Alterations in trkB mRNA in the human prefrontal cortex throughout the lifespan

Signalling through tyrosine kinase receptor B (trkB) influences neuronal survival, differentiation and synaptogenesis. trkB exists in a full‐length form (trkB TK+ ), which contains a catalytic tyrosine kinase (TK) domain, and a truncated form (trkB TK– ), which lacks this domain. In the rodent brain, expression of trkB TK+ decreases and trkB TK– increases during postnatal life. We hypothesized that both forms of trkB receptor mRNA would be present in the human neocortex and that the developmental profile of trkB gene expression in human may be distinct from that in rodent.
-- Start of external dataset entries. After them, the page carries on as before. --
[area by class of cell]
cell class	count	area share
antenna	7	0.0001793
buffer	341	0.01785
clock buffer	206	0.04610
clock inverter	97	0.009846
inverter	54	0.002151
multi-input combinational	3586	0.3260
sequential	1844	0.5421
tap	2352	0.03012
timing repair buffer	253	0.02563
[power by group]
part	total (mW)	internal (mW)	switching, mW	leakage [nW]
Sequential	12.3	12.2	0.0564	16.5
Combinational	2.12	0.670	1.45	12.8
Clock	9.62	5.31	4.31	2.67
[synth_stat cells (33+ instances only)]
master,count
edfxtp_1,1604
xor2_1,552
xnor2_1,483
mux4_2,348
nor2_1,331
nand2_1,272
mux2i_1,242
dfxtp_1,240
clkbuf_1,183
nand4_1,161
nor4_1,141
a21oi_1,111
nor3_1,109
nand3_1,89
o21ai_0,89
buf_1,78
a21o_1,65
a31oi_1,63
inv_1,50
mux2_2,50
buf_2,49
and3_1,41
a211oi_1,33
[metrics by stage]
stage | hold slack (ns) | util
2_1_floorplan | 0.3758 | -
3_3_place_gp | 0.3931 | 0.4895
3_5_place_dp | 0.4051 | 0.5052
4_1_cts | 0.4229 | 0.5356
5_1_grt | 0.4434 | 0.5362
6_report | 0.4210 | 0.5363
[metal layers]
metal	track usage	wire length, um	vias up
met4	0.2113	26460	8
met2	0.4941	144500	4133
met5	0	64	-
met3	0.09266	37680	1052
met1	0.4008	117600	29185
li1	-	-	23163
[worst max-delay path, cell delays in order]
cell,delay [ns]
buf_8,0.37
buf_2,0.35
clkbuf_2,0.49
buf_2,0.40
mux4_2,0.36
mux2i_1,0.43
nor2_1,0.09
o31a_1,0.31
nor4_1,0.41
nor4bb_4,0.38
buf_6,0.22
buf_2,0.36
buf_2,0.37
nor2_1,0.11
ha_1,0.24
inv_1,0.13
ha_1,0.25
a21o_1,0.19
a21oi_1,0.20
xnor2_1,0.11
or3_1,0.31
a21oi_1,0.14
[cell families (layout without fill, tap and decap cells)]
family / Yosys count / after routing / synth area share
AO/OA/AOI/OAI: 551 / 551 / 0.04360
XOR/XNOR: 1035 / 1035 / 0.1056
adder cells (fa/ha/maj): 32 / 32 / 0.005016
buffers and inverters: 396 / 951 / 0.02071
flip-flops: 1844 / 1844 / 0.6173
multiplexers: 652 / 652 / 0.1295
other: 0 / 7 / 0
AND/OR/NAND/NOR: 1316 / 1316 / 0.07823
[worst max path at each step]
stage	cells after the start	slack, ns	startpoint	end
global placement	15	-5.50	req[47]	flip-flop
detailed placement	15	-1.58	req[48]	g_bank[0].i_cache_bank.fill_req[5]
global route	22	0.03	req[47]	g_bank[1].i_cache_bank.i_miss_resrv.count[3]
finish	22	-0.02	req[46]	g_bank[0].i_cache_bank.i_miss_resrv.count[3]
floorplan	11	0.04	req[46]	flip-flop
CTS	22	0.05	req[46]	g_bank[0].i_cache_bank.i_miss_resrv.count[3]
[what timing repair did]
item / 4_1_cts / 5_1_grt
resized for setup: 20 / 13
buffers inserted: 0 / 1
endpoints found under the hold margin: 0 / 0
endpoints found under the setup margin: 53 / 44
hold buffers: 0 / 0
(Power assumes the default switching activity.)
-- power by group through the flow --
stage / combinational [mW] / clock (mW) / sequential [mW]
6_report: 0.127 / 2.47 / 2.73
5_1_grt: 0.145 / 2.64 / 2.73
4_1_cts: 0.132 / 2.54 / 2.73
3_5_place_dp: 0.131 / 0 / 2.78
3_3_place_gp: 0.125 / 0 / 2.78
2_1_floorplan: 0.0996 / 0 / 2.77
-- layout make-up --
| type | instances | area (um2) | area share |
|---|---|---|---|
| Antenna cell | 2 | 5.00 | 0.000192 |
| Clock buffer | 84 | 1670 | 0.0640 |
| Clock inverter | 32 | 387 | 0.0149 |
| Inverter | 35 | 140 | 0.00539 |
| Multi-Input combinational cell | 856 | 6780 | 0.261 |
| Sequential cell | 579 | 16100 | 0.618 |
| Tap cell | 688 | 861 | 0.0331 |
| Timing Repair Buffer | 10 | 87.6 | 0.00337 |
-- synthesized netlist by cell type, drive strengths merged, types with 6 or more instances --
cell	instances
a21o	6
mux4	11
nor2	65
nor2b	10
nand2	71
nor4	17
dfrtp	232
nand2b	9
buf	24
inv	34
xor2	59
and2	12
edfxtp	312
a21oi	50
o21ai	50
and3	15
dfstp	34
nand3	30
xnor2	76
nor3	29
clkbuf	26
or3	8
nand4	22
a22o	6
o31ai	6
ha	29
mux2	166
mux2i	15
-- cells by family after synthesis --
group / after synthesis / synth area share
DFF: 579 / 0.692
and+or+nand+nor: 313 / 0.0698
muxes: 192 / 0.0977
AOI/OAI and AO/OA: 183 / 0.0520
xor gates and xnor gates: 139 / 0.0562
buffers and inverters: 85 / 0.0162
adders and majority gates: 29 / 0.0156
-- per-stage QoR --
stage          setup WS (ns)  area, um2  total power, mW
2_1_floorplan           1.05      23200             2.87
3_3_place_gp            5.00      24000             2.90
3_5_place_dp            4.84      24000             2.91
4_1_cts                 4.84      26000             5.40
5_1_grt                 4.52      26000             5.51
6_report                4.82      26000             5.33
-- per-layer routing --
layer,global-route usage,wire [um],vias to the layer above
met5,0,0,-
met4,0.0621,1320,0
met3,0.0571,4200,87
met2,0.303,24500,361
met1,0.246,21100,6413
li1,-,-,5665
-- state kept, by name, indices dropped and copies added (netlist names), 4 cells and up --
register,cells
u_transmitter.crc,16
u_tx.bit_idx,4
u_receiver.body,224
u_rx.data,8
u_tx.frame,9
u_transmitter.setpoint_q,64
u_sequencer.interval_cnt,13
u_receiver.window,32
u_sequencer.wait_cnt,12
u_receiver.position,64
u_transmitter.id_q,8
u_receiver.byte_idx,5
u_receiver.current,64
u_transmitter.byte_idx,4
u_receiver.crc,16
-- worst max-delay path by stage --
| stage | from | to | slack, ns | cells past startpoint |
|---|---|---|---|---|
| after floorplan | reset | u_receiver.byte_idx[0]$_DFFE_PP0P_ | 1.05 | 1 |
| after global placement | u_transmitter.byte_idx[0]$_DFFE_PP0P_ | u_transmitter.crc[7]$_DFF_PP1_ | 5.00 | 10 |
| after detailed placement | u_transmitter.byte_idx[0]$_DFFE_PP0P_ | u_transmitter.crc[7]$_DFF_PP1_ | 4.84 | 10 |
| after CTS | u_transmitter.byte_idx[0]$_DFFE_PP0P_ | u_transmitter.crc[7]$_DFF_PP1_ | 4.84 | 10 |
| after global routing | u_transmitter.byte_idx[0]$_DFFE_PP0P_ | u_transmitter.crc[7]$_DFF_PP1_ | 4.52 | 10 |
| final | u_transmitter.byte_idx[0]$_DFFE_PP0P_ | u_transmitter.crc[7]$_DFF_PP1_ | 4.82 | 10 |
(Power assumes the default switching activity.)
--- src/mmr/fm_mmr.sv ---
`timescale 1ns/100ps
/* host write decode, one write per rising edge of bus.write, applied one clk after sampling
   busy covers the whole write; the host should wait for it low between writes */
`include "fm_macros.svh"

module fm_mmr (
	input  logic                  clk,
	input  logic                  rst,
	input  logic                  cen,
	input  fm_pkg::fm_bus_t       bus,
	input  logic                  slot_busy,
	output logic                  clk_en,
	output logic                  busy,
	output fm_pkg::fm_upd_t       upd,
	output fm_pkg::fm_global_t    glob,
	output fm_pkg::fm_timer_cfg_t tcfg
);
	import fm_pkg::*;

	logic [2:0]   cen_cnt;
	logic [2:0]   cen_lim;
	fm_bus_t      bus_q;
	logic         old_write;
	logic         wr_edge;
	logic [7:0]   sel_reg;
	logic [2:0]   up_ch;
	logic [1:0]   up_op;
	fm_upd_kind_e kind;
	logic         kind_ok;

	// bank bit plus sub-channel to a 0..5 channel index
	function automatic logic [2:0] ch_index(input logic bank, input logic [1:0] sub);
		return bank ? 3'(sub) + 3'd3 : 3'(sub);
	endfunction

	// clock enable divider, limit 5/2/1 gives /6, /3, /2
	assign clk_en = cen && (cen_cnt >= cen_lim);

	always_ff @(posedge clk) begin
		if (rst)
			cen_cnt <= 3'd0;
		else if (cen)
			cen_cnt <= clk_en ? 3'd0 : cen_cnt + 3'd1;
	end

	assign wr_edge = bus_q.write && !old_write;

	// which stored register the selected address targets
	always_comb begin
		kind = FNUM_LO;
		kind_ok = 1'b1;
		case (sel_reg[7:2])
			6'h28: kind = FNUM_LO;
			6'h29: kind = BLK_FNUM_HI;
			6'h2C: kind = FB_ALG;
			default: begin
				case (sel_reg[7:4])
					4'h3: kind = DT1_MUL;
					4'h4: kind = TL;
					4'h5: kind = KS_AR;
					default: kind_ok = 1'b0;
				endcase
			end
		endcase
		// slot 3 of each group does not exist
		if (sel_reg[1:0] == 2'b11)
			kind_ok = 1'b0;
	end

	always_ff @(posedge clk) begin
		if (rst) begin
			bus_q     <= '0;
			old_write <= 1'b0;
			sel_reg   <= 8'h00;
			up_ch     <= 3'd0;
			up_op     <= 2'd0;
			cen_lim   <= 3'd5;
			busy      <= 1'b0;
			upd       <= '0;
			glob      <= '0;
			tcfg      <= '0;
		end else begin
			bus_q <= bus;
			old_write <= bus_q.write;
			upd.valid <= 1'b0;
			if (wr_edge) begin
				busy <= 1'b1;
				if (!bus_q.addr[0]) begin
					sel_reg <= bus_q.din;
					up_ch <= {bus_q.addr[1], bus_q.din[1:0]};
					// op order 0=S1 1=S3 2=S2 3=S4
					up_op <= bus_q.din[3:2];
				end else if (sel_reg < `FM_REG_GLOBAL_END) begin
					case (sel_reg)
						`FM_REG_TESTYM: begin
							glob.eg_stop <= bus_q.din[5];
							glob.pg_stop <= bus_q.din[3];
							glob.fast_timers <= bus_q.din[2];
							tcfg.fast <= bus_q.din[2];
						end
						`FM_REG_LFO: {glob.lfo_en, glob.lfo_freq} <= bus_q.din[3:0];
						`FM_REG_CLKA1: tcfg.value_a[9:2] <= bus_q.din;
						`FM_REG_CLKA2: tcfg.value_a[1:0] <= bus_q.din[1:0];
						`FM_REG_CLKB: tcfg.value_b <= bus_q.din;
						`FM_REG_TIMER: begin
							{tcfg.clr_b, tcfg.clr_a, tcfg.irq_en_b, tcfg.irq_en_a,
								tcfg.load_b, tcfg.load_a} <= bus_q.din[5:0];
						end
						`FM_REG_KON: begin
							// channel in din[2:0], operator keys in din[7:4]
							if (bus_q.din[1:0] != 2'b11) begin
								upd.valid <= 1'b1;
								upd.kind <= KON;
								upd.ch <= ch_index(bus_q.din[2], bus_q.din[1:0]);
								upd.op <= 2'd0;
								upd.data <= bus_q.din;
							end
						end
						`FM_REG_PCM: glob.pcm[8:1] <= bus_q.din;
						`FM_REG_DACTEST: glob.pcm[0] <= bus_q.din[3];
						`FM_REG_PCM_EN: glob.pcm_en <= bus_q.din[7];
						`FM_REG_CLK_N6: cen_lim <= 3'd5;
						`FM_REG_CLK_N3: cen_lim <= 3'd2;
						`FM_REG_CLK_N2: cen_lim <= 3'd1;
						default: ;
					endcase
				end else if (kind_ok) begin
					upd.valid <= 1'b1;
					upd.kind <= kind;
					upd.ch <= ch_index(up_ch[2], up_ch[1:0]);
					upd.op <= up_op;
					upd.data <= bus_q.din;
				end
			end else if (clk_en) begin
				// flag clears are one-shot
				tcfg.clr_a <= 1'b0;
				tcfg.clr_b <= 1'b0;
				// upd still in flight is not yet seen in slot_busy
				if (!slot_busy && !upd.valid)
					busy <= 1'b0;
			end
		end
	end

	upd_one_shot: assert property (@(posedge clk) disable iff (rst) upd.valid |=> !upd.valid);

endmodule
We detected both trkB TK+ and trkB TK– mRNA in RNA extracted from multiple human brain regions by Northern blot. Using in situ hybridization, we found trkB TK+ mRNA in all cortical layers, with highest expression in layer IV and intermediate‐to‐high expression in layers III and V of the human dorsolateral prefrontal cortex. trkB TK+ mRNA was present in neurons with both pyramidal and nonpyramidal shapes in the dorsolateral prefrontal cortex. trkB TK+ mRNA levels were significantly increased in layer III in young adults as compared with infants and the elderly. In the elderly, trkB TK+ mRNA levels were reduced markedly in all cortical layers. Unlike the mRNA encoding the full‐length form of trkB, trkB TK– mRNA was distributed homogeneously across the grey matter, and trkB TK– mRNA levels increased only slightly during postnatal life. The results suggest that neurons in the human dorsolateral prefrontal cortex are responsive to neurotrophins throughout postnatal life and that this responsiveness may be modulated during the human lifespan.